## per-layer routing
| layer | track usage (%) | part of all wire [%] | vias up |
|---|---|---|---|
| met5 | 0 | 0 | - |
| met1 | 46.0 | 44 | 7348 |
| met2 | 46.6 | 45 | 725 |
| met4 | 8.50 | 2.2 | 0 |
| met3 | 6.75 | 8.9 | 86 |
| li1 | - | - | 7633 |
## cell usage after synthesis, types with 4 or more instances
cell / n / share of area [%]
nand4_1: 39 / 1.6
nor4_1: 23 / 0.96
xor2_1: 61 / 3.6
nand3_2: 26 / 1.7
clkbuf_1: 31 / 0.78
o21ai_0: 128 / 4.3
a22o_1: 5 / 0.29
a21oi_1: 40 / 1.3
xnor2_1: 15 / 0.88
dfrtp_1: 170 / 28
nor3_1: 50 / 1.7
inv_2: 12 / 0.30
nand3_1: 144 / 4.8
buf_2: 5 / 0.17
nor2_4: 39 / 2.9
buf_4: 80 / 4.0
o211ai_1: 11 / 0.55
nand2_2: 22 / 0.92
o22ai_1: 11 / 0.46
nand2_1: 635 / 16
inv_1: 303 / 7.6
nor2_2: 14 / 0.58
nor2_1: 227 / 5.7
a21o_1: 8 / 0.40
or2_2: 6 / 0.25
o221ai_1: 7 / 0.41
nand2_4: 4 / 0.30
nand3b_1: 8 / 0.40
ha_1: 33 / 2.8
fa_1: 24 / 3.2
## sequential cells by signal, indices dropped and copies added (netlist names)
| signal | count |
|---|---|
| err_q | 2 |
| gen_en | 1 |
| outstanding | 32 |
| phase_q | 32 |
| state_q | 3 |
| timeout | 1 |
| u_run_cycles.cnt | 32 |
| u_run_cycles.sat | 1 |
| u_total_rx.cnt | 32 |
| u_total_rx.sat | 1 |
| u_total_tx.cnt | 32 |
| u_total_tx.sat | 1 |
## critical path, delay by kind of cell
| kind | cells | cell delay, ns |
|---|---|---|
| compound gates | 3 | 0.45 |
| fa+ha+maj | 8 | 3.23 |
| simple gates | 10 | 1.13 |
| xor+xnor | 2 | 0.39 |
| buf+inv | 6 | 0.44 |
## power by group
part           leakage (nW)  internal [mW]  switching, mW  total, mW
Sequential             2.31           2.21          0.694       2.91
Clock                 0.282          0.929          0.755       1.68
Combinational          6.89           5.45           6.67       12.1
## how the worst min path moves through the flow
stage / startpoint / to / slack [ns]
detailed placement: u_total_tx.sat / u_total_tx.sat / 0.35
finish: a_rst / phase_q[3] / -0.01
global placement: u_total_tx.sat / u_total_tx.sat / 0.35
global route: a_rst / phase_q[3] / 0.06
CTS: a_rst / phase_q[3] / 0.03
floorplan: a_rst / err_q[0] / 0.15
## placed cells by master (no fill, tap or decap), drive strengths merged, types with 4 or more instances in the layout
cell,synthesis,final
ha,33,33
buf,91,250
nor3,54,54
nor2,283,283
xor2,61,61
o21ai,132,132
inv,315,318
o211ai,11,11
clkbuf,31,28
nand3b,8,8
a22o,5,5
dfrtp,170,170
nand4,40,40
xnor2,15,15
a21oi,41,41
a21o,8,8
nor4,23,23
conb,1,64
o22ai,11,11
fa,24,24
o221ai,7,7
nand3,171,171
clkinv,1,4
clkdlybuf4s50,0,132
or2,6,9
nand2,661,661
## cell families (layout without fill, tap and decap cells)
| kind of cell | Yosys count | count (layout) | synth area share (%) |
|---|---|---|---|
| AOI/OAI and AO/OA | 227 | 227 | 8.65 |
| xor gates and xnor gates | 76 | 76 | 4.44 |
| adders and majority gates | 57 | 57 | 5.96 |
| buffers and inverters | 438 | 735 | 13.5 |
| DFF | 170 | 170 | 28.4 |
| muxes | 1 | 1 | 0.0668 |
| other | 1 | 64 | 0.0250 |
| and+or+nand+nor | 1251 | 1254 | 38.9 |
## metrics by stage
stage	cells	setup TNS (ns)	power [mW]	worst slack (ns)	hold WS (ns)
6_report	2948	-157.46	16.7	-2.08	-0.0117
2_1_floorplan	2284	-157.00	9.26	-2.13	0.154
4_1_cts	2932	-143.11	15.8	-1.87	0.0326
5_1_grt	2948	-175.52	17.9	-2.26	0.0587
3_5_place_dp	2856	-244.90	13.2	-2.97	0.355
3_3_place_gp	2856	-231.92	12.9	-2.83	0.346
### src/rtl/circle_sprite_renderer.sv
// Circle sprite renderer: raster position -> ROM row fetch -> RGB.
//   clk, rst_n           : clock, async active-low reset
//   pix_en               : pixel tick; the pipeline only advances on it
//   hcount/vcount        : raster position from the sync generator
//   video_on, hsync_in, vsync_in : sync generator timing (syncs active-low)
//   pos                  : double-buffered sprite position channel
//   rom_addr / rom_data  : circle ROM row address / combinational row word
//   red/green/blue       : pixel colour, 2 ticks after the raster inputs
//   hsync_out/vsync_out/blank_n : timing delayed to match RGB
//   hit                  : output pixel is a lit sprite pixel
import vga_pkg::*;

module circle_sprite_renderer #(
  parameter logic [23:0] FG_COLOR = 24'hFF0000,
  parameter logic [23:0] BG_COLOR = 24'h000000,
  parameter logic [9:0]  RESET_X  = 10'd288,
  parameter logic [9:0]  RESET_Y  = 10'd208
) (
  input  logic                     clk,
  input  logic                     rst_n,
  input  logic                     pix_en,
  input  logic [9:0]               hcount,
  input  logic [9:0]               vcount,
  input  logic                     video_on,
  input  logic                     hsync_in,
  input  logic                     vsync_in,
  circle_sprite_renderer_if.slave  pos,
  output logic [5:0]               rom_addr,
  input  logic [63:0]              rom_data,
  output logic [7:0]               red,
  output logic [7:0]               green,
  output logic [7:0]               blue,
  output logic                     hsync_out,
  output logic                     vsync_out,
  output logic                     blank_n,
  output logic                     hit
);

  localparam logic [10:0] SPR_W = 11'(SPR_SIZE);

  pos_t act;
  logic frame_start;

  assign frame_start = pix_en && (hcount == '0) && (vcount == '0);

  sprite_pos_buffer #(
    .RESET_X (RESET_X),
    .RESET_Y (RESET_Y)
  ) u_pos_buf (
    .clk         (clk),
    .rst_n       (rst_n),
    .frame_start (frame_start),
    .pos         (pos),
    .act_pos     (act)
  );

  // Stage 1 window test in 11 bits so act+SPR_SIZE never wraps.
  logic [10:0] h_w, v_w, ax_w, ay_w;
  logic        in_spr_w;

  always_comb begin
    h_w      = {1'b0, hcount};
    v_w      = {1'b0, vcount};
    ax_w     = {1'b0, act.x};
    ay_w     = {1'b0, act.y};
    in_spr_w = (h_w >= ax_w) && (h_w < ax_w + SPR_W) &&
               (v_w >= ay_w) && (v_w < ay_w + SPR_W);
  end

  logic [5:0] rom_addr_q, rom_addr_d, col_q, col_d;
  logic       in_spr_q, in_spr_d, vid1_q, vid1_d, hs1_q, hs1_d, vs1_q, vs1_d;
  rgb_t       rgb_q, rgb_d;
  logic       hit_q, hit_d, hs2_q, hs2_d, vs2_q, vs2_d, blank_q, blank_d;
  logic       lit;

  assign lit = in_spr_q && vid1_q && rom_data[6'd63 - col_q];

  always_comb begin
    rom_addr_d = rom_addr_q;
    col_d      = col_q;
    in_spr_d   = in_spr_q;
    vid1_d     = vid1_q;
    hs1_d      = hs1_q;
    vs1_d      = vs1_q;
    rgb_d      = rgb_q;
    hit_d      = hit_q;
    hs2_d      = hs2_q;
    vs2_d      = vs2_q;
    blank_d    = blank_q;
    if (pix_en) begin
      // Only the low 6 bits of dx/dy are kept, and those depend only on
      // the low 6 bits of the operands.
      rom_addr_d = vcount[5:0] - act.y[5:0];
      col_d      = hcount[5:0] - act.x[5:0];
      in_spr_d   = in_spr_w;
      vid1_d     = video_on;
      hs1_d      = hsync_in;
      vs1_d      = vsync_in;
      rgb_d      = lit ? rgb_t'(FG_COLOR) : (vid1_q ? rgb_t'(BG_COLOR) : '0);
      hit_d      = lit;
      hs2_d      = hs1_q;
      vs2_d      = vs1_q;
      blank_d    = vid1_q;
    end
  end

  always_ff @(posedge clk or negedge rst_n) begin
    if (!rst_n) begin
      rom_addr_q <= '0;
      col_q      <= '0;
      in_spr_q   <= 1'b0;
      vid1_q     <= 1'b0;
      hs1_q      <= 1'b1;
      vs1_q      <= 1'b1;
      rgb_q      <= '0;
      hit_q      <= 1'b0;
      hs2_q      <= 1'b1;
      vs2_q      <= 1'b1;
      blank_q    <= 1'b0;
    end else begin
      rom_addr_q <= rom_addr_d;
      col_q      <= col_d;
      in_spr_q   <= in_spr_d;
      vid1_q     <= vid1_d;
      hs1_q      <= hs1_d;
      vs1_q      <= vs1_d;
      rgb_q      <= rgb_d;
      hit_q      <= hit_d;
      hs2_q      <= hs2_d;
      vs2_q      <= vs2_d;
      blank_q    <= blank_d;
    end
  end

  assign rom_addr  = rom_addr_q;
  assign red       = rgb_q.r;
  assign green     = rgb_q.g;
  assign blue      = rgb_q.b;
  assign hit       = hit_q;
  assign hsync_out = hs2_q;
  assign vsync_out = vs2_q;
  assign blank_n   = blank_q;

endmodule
---
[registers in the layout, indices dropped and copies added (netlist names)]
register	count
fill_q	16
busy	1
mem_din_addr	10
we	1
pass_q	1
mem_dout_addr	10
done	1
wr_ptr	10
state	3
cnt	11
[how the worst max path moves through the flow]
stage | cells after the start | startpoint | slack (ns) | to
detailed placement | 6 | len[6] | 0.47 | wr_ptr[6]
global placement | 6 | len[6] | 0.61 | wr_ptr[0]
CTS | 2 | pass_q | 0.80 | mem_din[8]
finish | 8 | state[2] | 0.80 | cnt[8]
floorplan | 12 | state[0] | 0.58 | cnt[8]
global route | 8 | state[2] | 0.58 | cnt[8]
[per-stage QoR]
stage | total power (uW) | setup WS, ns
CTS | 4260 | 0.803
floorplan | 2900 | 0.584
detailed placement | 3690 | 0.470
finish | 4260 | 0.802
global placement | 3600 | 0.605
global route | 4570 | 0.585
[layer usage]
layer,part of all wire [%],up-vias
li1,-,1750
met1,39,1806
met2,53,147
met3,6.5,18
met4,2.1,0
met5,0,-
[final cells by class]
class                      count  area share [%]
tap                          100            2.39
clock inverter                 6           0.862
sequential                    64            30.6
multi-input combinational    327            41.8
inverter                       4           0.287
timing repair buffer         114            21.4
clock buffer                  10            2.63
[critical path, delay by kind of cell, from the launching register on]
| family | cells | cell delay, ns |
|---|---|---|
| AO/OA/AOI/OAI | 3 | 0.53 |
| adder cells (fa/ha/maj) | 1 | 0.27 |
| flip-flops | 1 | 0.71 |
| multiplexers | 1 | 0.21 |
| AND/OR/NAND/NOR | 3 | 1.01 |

Description of the task
Your task is to copy every line in the entries that holds the string "dropped".

Answer for this exercise
## sequential cells by signal, indices dropped and copies added (netlist names)
[registers in the layout, indices dropped and copies added (netlist names)]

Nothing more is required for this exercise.